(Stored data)
**src/rtl/dual_lane_accum_requant.sv**
```systemverilog
// Dual-lane window accumulator with per-lane bias, rounding right shift and int8 saturation.
// Tap markers are delayed internally so they line up with the multiplier's product pipeline.
module dual_lane_accum_requant #(
    parameter int unsigned PROD_W   = 20,
    parameter int unsigned ACC_W    = 32,
    parameter int unsigned OUT_W    = 8,
    parameter int unsigned MULT_LAT = 2
) (
    input  logic                     clk,
    input  logic                     rst,
    input  logic                     tap_valid,
    input  logic                     tap_first,
    input  logic                     tap_last,
    input  logic signed [PROD_W-1:0] prod_a,
    input  logic signed [PROD_W-1:0] prod_b,
    input  logic signed [ACC_W-1:0]  bias_a,
    input  logic signed [ACC_W-1:0]  bias_b,
    input  logic        [4:0]        shift,
    output logic                     out_valid,
    output logic signed [OUT_W-1:0]  out_a,
    output logic signed [OUT_W-1:0]  out_b,
    output logic                     err
);

    typedef enum logic [0:0] {StIdle, StAccum} state_e;

    localparam logic signed [ACC_W:0] SatHi = (ACC_W + 1)'((1 << (OUT_W - 1)) - 1);
    localparam logic signed [ACC_W:0] SatLo = ~SatHi;

    logic [MULT_LAT-1:0] dl_valid, dl_first, dl_last;
    logic                d_valid, d_first, d_last;

    state_e                  state_q, state_d;
    logic signed [ACC_W-1:0] acc_a_q, acc_a_d, acc_b_q, acc_b_d;
    logic signed [ACC_W-1:0] sum_a_q, sum_a_d, sum_b_q, sum_b_d;
    logic        [4:0]       shift_q, shift_d, sum_shift_q, sum_shift_d;
    logic                    fire_q, fire_d;
    logic                    err_q, err_d;
    logic                    out_valid_q;
    logic signed [OUT_W-1:0] out_a_q, out_b_q;

    logic signed [ACC_W-1:0] new_a, new_b;
    logic signed [ACC_W:0]   rnd, ext_a, ext_b, r_a, r_b;

    // Marker delay line; depth matches the multiplier latency.
    always_ff @(posedge clk or posedge rst) begin
        if (rst) begin
            dl_valid <= '0;
            dl_first <= '0;
            dl_last  <= '0;
        end else begin
            dl_valid[0] <= tap_valid;
            dl_first[0] <= tap_first;
            dl_last[0]  <= tap_last;
            for (int i = 1; i < int'(MULT_LAT); i++) begin
                dl_valid[i] <= dl_valid[i-1];
                dl_first[i] <= dl_first[i-1];
                dl_last[i]  <= dl_last[i-1];
            end
        end
    end

    assign d_valid = dl_valid[MULT_LAT-1];
    assign d_first = dl_first[MULT_LAT-1];
    assign d_last  = dl_last[MULT_LAT-1];

    // A first tap always restarts from bias, even mid-window.
    assign new_a = (d_first ? bias_a : acc_a_q) + ACC_W'(prod_a);
    assign new_b = (d_first ? bias_b : acc_b_q) + ACC_W'(prod_b);

    always_comb begin
        state_d     = state_q;
        acc_a_d     = acc_a_q;
        acc_b_d     = acc_b_q;
        shift_d     = shift_q;
        sum_a_d     = sum_a_q;
        sum_b_d     = sum_b_q;
        sum_shift_d = sum_shift_q;
        fire_d      = 1'b0;
        err_d       = err_q;
        if (d_valid) begin
            if (d_first || state_q == StAccum) begin
                if (d_first && state_q == StAccum) err_d = 1'b1;
                acc_a_d = new_a;
                acc_b_d = new_b;
                if (d_first) shift_d = shift;
                if (d_last) begin
                    fire_d      = 1'b1;
                    sum_a_d     = new_a;
                    sum_b_d     = new_b;
                    // Carry the window's shift with its sum so the next window may latch its own.
                    sum_shift_d = d_first ? shift : shift_q;
                    state_d     = StIdle;
                end else begin
                    state_d = StAccum;
                end
            end else begin
                err_d = 1'b1;
            end
        end
    end

    always_ff @(posedge clk or posedge rst) begin
        if (rst) begin
            state_q     <= StIdle;
            acc_a_q     <= '0;
            acc_b_q     <= '0;
            shift_q     <= '0;
            sum_a_q     <= '0;
            sum_b_q     <= '0;
            sum_shift_q <= '0;
            fire_q      <= 1'b0;
            err_q       <= 1'b0;
        end else begin
            state_q     <= state_d;
            acc_a_q     <= acc_a_d;
            acc_b_q     <= acc_b_d;
            shift_q     <= shift_d;
            sum_a_q     <= sum_a_d;
            sum_b_q     <= sum_b_d;
            sum_shift_q <= sum_shift_d;
            fire_q      <= fire_d;
            err_q       <= err_d;
        end
    end

    // One extra bit keeps the rounding add from overflowing at large sums.
    always_comb begin
        rnd = '0;
        if (sum_shift_q != 5'd0) rnd = (ACC_W + 1)'(1) << (sum_shift_q - 5'd1);
        ext_a = {sum_a_q[ACC_W-1], sum_a_q} + rnd;
        ext_b = {sum_b_q[ACC_W-1], sum_b_q} + rnd;
        r_a   = ext_a >>> sum_shift_q;
        r_b   = ext_b >>> sum_shift_q;
    end

    function automatic logic signed [OUT_W-1:0] sat(input logic signed [ACC_W:0] v);
        if (v > SatHi) return OUT_W'(SatHi);
        if (v < SatLo) return OUT_W'(SatLo);
        return OUT_W'(v);
    endfunction

    always_ff @(posedge clk or posedge rst) begin
        if (rst) begin
            out_valid_q <= 1'b0;
            out_a_q     <= '0;
            out_b_q     <= '0;
        end else begin
            out_valid_q <= fire_q;
            if (fire_q) begin
                out_a_q <= sat(r_a);
                out_b_q <= sat(r_b);
            end
        end
    end

    assign out_valid = out_valid_q;
    assign out_a     = out_a_q;
    assign out_b     = out_b_q;
    assign err       = err_q;

endmodule

```
**src/rtl/if_id_queue.sv**
```systemverilog
// IF/ID pipeline buffer: DEPTH-entry FIFO of {pc, inst} pairs with flush.
// Ports: clk, rst, flush, if_valid/if_ready/if_pc/if_inst, id_valid/id_ready/id_pc/id_inst, count.
module if_id_queue #(
   parameter int ADDR_W = 32,
   parameter int INST_W = 32,
   parameter int DEPTH  = 4,
   localparam int CNT_W = $clog2(DEPTH) + 1
) (
   input  logic              clk,
   input  logic              rst,
   input  logic              flush,
   input  logic              if_valid,
   output logic              if_ready,
   input  logic [ADDR_W-1:0] if_pc,
   input  logic [INST_W-1:0] if_inst,
   output logic              id_valid,
   input  logic              id_ready,
   output logic [ADDR_W-1:0] id_pc,
   output logic [INST_W-1:0] id_inst,
   output logic [CNT_W-1:0]  count
);

   localparam int PTR_W = $clog2(DEPTH);

   logic [ADDR_W-1:0] pc_mem   [DEPTH];
   logic [INST_W-1:0] inst_mem [DEPTH];
   logic [PTR_W-1:0]  wr_ptr;
   logic [PTR_W-1:0]  rd_ptr;
   logic              push;
   logic              pop;

   // Ready comes only from registered occupancy, so a pop while full
   // does not open a slot in the same cycle.
   assign if_ready = (count != CNT_W'(DEPTH));
   assign id_valid = (count != '0);
   assign push     = if_valid & if_ready;
   assign pop      = id_valid & id_ready;

   // Empty buffer presents a zero bubble to decode.
   assign id_pc   = id_valid ? pc_mem[rd_ptr]   : '0;
   assign id_inst = id_valid ? inst_mem[rd_ptr] : '0;

   always_ff @(posedge clk) begin
      if (rst) begin
         wr_ptr <= '0;
         rd_ptr <= '0;
         count  <= '0;
      end else if (flush) begin
         wr_ptr <= '0;
         rd_ptr <= '0;
         count  <= '0;
      end else begin
         if (push) wr_ptr <= wr_ptr + PTR_W'(1);
         if (pop)  rd_ptr <= rd_ptr + PTR_W'(1);
         unique case ({push, pop})
            2'b10:   count <= count + CNT_W'(1);
            2'b01:   count <= count - CNT_W'(1);
            default: count <= count;
         endcase
      end
   end

   // Storage needs no reset; pointers and count define what is valid.
   always_ff @(posedge clk) begin
      if (!rst && !flush && push) begin
         pc_mem[wr_ptr]   <= if_pc;
         inst_mem[wr_ptr] <= if_inst;
      end
   end

endmodule

```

→ WHAT IS NEEDED
All lines with the string "StIdle" must be copied from the data.

→ RESPONSE BELOW
    typedef enum logic [0:0] {StIdle, StAccum} state_e;
                    state_d     = StIdle;
            state_q     <= StIdle;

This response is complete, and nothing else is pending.